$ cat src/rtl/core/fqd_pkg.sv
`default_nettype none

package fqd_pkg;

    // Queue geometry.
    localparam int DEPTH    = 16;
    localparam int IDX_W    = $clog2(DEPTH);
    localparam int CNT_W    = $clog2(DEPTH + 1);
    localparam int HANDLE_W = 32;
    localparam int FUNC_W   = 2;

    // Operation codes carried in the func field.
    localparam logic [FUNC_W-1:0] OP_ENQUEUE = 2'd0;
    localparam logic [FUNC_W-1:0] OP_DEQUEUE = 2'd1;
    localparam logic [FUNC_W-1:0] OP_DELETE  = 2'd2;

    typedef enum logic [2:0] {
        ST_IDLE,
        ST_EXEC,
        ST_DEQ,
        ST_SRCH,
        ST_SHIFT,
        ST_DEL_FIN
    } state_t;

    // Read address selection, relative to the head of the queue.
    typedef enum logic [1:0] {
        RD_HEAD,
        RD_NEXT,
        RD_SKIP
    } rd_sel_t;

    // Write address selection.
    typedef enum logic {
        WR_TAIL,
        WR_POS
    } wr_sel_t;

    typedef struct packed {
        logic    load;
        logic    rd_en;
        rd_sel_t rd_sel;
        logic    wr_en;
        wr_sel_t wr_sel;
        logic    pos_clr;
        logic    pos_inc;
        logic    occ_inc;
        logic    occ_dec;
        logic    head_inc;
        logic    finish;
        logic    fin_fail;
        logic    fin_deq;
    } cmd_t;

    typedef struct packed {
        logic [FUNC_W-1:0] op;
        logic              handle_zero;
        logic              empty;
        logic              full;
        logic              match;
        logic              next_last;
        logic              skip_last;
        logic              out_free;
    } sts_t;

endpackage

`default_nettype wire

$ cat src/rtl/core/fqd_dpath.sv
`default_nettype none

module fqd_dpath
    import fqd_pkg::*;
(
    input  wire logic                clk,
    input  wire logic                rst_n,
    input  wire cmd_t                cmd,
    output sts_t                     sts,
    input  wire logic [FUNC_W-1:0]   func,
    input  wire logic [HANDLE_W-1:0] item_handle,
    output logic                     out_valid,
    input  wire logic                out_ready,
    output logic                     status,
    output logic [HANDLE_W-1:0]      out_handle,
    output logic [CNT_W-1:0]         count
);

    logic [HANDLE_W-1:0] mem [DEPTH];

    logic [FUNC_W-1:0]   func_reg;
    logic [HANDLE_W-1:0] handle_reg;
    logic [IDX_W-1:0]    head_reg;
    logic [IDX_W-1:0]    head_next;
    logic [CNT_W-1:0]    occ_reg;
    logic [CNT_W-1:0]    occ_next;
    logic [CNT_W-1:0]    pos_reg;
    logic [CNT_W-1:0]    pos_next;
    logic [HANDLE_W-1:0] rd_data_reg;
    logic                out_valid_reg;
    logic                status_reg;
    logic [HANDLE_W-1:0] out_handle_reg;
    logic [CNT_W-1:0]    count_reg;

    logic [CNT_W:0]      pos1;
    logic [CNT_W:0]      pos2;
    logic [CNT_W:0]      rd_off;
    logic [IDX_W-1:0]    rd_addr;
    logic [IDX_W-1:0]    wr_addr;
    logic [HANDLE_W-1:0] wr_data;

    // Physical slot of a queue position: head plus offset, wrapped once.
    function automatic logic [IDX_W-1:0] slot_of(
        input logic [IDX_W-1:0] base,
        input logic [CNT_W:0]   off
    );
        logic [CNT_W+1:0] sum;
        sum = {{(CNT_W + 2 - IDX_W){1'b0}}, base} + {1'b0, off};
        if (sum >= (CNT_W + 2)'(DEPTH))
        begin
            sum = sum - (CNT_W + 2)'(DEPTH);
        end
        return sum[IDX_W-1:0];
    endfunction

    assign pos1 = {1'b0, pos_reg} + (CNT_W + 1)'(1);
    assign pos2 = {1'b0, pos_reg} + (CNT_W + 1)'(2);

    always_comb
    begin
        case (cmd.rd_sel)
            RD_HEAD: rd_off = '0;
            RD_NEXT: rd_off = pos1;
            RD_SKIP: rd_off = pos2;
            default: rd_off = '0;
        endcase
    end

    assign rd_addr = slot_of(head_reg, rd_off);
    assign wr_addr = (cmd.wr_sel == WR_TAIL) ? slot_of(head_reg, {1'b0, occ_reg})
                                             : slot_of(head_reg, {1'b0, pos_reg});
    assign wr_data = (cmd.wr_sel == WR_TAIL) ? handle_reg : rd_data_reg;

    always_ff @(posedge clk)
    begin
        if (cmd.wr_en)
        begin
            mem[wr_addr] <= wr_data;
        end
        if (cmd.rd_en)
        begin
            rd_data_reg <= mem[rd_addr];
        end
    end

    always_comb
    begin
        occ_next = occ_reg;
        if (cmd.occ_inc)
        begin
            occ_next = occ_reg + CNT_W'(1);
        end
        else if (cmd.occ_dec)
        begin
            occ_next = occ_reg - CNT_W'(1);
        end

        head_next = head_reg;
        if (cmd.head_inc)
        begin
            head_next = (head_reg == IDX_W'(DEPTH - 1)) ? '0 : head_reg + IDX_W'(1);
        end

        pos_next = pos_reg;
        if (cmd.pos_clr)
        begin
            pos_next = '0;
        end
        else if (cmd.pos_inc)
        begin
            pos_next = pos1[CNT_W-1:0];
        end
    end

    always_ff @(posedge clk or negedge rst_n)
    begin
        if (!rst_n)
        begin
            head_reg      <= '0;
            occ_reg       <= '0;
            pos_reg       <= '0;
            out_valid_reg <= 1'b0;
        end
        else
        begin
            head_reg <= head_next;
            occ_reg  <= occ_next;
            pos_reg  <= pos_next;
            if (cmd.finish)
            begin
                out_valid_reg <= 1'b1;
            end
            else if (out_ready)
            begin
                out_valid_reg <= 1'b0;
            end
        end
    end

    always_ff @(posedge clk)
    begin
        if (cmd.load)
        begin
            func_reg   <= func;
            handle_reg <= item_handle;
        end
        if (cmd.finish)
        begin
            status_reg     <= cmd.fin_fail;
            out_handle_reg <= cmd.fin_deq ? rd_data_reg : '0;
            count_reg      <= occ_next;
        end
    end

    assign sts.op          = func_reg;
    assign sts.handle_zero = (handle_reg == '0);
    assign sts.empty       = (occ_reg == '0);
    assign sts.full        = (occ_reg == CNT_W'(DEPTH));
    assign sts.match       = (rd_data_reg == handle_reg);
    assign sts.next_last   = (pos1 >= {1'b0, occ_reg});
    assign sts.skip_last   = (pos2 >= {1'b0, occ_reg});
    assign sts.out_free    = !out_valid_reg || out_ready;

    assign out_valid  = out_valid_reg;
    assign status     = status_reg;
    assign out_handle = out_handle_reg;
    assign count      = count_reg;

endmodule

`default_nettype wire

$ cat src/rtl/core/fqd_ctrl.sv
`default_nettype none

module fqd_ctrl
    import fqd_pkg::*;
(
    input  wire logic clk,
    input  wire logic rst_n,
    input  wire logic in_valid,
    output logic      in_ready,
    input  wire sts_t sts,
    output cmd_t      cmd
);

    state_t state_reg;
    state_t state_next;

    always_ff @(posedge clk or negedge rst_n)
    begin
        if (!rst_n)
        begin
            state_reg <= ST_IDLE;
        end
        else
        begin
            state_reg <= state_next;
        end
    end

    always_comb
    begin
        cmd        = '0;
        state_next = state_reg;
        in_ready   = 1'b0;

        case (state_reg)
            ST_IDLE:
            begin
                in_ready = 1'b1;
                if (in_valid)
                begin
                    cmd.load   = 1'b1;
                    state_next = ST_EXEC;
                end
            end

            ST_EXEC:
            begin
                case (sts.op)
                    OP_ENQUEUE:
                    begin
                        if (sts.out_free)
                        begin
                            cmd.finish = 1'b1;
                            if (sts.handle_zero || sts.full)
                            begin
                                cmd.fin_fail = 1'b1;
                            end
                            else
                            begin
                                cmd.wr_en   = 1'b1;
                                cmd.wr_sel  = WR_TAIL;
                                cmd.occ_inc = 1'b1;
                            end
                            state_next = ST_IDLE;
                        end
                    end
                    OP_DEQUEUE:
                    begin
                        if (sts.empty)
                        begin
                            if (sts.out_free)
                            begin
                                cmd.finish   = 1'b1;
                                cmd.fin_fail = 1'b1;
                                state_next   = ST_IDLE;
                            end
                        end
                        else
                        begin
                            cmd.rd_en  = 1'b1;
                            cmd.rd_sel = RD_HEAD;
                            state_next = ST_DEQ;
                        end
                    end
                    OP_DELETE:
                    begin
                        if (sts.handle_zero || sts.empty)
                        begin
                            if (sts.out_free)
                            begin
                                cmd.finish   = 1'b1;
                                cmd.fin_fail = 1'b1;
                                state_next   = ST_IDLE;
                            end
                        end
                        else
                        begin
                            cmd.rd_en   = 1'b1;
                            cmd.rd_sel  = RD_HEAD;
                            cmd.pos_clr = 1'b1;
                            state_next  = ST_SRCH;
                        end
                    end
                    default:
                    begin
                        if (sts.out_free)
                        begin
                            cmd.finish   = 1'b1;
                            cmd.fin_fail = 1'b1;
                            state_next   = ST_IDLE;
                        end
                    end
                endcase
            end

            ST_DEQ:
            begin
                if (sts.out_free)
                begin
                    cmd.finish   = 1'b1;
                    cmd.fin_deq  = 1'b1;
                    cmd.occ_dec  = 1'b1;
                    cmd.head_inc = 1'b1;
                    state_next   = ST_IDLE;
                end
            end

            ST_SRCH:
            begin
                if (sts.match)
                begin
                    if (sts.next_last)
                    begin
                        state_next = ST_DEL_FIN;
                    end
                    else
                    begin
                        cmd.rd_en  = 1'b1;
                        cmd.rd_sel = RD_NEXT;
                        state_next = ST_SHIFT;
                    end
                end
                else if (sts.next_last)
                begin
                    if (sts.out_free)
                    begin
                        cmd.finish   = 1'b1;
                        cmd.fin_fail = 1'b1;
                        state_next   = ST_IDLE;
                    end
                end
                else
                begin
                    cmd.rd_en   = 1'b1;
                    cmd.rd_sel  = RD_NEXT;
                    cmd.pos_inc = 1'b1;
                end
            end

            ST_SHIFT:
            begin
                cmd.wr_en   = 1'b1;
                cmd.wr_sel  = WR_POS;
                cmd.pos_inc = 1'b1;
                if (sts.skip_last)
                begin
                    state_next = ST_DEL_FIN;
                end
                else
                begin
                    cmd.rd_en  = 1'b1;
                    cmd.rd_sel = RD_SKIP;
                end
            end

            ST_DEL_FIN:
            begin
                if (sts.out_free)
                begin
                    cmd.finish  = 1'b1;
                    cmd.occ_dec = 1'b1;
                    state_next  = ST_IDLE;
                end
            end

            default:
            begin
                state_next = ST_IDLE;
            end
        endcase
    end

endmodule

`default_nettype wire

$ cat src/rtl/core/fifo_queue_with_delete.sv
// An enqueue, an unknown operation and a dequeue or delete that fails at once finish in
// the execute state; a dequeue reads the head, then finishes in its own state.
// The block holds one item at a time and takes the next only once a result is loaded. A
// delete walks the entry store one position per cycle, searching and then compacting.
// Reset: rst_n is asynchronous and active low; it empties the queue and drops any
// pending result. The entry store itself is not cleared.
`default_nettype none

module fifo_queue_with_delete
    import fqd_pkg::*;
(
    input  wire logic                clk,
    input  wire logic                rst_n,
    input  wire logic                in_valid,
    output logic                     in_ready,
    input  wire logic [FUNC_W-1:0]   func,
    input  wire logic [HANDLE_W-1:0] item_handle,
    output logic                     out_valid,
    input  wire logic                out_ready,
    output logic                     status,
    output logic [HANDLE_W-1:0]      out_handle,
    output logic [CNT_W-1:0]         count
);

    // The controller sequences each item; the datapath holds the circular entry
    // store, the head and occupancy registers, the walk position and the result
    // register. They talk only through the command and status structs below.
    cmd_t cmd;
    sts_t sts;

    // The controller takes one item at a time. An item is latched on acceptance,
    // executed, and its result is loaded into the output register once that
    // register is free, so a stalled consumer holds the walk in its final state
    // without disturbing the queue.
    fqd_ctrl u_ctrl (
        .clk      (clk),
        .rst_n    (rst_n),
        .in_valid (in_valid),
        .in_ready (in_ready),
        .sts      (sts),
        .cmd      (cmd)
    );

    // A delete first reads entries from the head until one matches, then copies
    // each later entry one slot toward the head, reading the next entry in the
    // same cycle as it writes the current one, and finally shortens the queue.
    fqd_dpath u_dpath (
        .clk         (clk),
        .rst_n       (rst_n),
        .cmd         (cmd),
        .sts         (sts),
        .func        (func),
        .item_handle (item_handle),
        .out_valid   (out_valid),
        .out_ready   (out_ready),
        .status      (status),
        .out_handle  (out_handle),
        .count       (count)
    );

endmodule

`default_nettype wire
###
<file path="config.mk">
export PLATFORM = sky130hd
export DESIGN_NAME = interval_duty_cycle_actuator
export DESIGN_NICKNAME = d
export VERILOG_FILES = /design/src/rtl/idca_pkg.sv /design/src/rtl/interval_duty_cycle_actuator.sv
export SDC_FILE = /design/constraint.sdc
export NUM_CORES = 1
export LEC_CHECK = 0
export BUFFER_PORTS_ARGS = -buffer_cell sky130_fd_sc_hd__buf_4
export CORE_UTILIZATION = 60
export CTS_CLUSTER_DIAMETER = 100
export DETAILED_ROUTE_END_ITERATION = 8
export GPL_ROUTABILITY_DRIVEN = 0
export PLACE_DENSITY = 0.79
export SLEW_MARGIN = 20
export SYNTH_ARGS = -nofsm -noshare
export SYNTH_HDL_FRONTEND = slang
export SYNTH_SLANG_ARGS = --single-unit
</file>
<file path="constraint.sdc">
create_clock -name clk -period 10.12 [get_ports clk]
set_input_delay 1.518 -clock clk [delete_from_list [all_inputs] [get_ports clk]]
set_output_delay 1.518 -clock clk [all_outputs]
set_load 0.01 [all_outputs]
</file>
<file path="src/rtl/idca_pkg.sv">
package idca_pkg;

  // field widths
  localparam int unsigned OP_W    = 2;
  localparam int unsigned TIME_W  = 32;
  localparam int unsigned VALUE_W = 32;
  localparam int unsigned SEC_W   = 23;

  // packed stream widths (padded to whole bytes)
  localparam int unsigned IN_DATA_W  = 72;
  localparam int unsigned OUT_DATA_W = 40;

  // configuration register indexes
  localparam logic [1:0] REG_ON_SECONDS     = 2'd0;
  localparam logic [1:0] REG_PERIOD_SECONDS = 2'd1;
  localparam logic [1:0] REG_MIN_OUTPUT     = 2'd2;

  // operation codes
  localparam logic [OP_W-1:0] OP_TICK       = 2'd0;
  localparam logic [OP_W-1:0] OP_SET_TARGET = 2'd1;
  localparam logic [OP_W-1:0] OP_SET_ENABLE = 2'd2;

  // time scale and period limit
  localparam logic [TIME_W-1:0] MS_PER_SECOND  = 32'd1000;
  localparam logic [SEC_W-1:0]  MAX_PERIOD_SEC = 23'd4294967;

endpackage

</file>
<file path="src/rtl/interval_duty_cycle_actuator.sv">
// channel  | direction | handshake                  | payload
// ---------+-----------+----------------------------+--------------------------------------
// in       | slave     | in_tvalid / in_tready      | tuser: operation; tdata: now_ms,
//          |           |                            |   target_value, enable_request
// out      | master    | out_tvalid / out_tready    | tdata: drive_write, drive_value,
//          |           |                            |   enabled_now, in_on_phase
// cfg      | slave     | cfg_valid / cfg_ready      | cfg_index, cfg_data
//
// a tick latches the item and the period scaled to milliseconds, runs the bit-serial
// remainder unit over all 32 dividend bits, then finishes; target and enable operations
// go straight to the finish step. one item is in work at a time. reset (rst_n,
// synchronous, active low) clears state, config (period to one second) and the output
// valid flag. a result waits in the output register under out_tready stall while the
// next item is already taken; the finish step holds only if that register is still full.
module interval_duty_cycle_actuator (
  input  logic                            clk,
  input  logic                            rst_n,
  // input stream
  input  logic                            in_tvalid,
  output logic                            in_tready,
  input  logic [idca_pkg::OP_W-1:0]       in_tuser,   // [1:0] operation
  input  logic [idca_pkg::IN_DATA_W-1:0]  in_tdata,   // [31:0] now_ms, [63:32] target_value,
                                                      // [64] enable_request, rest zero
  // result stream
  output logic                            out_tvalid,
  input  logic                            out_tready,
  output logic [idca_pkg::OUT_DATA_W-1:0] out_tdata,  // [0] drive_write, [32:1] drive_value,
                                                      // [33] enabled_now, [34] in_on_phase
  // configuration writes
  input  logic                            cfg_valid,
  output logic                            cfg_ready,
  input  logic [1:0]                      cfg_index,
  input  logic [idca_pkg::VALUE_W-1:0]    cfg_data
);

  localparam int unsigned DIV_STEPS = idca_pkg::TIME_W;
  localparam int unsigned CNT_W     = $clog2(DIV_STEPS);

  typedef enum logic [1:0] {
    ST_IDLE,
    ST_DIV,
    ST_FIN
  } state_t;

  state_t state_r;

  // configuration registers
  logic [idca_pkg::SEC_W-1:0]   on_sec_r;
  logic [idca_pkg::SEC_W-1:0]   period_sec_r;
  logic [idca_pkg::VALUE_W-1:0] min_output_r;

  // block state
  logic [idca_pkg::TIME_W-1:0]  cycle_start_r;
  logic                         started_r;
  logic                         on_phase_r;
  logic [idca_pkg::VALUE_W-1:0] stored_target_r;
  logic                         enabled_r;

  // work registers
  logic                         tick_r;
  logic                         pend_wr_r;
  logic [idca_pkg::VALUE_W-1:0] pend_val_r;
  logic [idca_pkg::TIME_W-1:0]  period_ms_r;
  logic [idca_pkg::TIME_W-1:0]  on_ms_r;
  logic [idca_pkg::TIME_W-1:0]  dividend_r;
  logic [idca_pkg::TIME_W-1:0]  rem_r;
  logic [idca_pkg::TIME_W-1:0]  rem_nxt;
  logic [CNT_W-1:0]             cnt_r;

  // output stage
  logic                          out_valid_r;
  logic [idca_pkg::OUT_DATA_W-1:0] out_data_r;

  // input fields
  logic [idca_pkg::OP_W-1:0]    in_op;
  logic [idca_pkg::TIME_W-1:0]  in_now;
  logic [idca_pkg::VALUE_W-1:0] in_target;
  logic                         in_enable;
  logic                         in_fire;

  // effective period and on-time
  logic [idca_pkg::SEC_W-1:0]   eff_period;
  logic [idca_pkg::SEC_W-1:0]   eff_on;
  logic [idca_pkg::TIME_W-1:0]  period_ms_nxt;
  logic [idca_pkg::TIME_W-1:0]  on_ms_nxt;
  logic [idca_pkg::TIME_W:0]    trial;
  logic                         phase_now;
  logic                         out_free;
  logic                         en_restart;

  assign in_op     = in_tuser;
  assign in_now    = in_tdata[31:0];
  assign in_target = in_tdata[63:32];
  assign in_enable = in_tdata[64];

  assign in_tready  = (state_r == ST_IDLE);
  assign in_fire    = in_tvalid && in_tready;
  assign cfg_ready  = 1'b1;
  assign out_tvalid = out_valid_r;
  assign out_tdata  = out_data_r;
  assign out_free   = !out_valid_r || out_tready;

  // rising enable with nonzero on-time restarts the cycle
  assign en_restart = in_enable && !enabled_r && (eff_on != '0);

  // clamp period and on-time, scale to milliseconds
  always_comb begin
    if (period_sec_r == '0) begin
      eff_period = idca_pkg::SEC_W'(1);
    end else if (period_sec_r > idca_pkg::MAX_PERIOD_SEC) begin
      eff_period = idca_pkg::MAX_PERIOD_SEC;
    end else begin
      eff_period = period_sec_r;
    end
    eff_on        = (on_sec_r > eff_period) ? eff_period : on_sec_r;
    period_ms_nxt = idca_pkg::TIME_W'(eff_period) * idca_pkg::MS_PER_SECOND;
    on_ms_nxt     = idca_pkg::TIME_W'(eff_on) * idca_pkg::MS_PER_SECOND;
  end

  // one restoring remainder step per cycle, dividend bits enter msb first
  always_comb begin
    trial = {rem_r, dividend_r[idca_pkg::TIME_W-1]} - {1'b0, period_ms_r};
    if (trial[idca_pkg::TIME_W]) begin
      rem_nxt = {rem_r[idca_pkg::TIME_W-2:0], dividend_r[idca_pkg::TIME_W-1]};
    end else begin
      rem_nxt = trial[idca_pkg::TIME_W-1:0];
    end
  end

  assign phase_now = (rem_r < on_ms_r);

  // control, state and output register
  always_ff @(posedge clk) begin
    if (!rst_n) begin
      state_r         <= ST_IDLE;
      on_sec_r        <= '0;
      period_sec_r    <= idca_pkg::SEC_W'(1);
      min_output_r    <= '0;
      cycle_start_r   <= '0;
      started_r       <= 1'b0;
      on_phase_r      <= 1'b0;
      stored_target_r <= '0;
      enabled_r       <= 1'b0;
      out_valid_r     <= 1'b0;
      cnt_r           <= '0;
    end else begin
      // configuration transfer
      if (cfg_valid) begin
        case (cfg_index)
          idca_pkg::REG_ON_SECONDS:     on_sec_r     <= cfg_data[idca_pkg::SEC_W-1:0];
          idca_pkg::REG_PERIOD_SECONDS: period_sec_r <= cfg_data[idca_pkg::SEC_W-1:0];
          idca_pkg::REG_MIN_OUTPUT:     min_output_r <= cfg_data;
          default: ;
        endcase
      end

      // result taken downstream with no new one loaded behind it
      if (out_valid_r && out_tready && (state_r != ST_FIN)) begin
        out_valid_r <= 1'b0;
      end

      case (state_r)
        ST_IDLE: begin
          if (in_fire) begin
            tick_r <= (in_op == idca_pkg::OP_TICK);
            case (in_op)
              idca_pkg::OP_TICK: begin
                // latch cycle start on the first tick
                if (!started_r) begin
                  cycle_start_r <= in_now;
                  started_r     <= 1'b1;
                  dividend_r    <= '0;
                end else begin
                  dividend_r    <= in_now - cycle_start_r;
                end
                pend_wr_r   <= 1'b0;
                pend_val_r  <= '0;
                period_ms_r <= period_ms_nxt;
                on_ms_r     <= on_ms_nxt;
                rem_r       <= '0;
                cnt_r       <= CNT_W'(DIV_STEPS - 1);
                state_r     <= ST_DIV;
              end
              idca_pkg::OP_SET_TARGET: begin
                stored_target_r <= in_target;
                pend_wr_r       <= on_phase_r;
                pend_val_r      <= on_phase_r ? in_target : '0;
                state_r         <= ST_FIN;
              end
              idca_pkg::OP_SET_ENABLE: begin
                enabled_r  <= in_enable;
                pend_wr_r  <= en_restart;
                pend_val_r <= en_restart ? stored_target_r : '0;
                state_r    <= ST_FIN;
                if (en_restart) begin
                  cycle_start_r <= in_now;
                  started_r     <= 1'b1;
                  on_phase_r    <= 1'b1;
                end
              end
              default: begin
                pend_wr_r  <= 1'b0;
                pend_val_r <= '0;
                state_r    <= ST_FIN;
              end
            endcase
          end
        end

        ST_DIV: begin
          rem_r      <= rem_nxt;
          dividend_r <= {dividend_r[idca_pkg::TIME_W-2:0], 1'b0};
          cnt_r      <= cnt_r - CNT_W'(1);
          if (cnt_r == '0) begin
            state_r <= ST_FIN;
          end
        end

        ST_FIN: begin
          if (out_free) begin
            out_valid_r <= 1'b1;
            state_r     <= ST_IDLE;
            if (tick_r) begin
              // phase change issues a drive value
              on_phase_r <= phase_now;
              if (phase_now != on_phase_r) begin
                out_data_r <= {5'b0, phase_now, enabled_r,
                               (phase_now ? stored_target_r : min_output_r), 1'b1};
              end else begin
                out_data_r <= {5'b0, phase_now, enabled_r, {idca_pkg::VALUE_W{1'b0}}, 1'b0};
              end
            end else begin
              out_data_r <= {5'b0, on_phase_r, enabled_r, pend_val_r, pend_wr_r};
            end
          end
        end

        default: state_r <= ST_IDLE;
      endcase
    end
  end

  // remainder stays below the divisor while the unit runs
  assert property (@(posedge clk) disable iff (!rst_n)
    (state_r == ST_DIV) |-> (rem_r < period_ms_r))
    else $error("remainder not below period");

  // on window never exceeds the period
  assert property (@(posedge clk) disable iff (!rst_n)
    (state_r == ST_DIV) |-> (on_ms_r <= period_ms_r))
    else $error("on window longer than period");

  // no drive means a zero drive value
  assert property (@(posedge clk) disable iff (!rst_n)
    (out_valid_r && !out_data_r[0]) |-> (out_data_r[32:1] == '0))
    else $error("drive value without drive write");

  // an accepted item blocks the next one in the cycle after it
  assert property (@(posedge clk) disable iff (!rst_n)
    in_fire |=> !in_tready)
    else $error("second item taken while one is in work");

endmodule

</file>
###
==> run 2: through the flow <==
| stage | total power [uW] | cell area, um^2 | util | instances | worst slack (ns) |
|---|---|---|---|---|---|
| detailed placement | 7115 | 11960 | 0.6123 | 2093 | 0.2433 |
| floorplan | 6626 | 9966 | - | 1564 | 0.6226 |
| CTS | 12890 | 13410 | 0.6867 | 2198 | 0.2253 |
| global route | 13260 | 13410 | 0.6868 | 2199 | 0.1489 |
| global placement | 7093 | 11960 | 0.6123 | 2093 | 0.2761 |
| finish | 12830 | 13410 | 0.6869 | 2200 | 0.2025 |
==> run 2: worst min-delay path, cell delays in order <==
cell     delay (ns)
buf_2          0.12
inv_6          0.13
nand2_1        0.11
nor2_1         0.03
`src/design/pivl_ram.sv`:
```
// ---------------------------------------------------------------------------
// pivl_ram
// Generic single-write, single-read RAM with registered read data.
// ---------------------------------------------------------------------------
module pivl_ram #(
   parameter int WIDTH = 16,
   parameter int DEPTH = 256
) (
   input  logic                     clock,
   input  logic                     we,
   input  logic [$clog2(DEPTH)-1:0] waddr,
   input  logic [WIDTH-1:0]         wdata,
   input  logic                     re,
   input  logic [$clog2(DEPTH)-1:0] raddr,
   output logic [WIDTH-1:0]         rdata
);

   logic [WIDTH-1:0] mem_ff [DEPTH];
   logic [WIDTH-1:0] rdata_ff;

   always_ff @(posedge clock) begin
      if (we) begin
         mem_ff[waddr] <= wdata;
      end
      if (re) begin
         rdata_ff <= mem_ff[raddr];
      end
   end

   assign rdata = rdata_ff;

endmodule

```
###
• EXERCISE
Copy every line that contains "global" from the listing above.

• SOLUTION FOR THIS EXERCISE
| global route | 13260 | 13410 | 0.6868 | 2199 | 0.1489 |
| global placement | 7093 | 11960 | 0.6123 | 2093 | 0.2761 |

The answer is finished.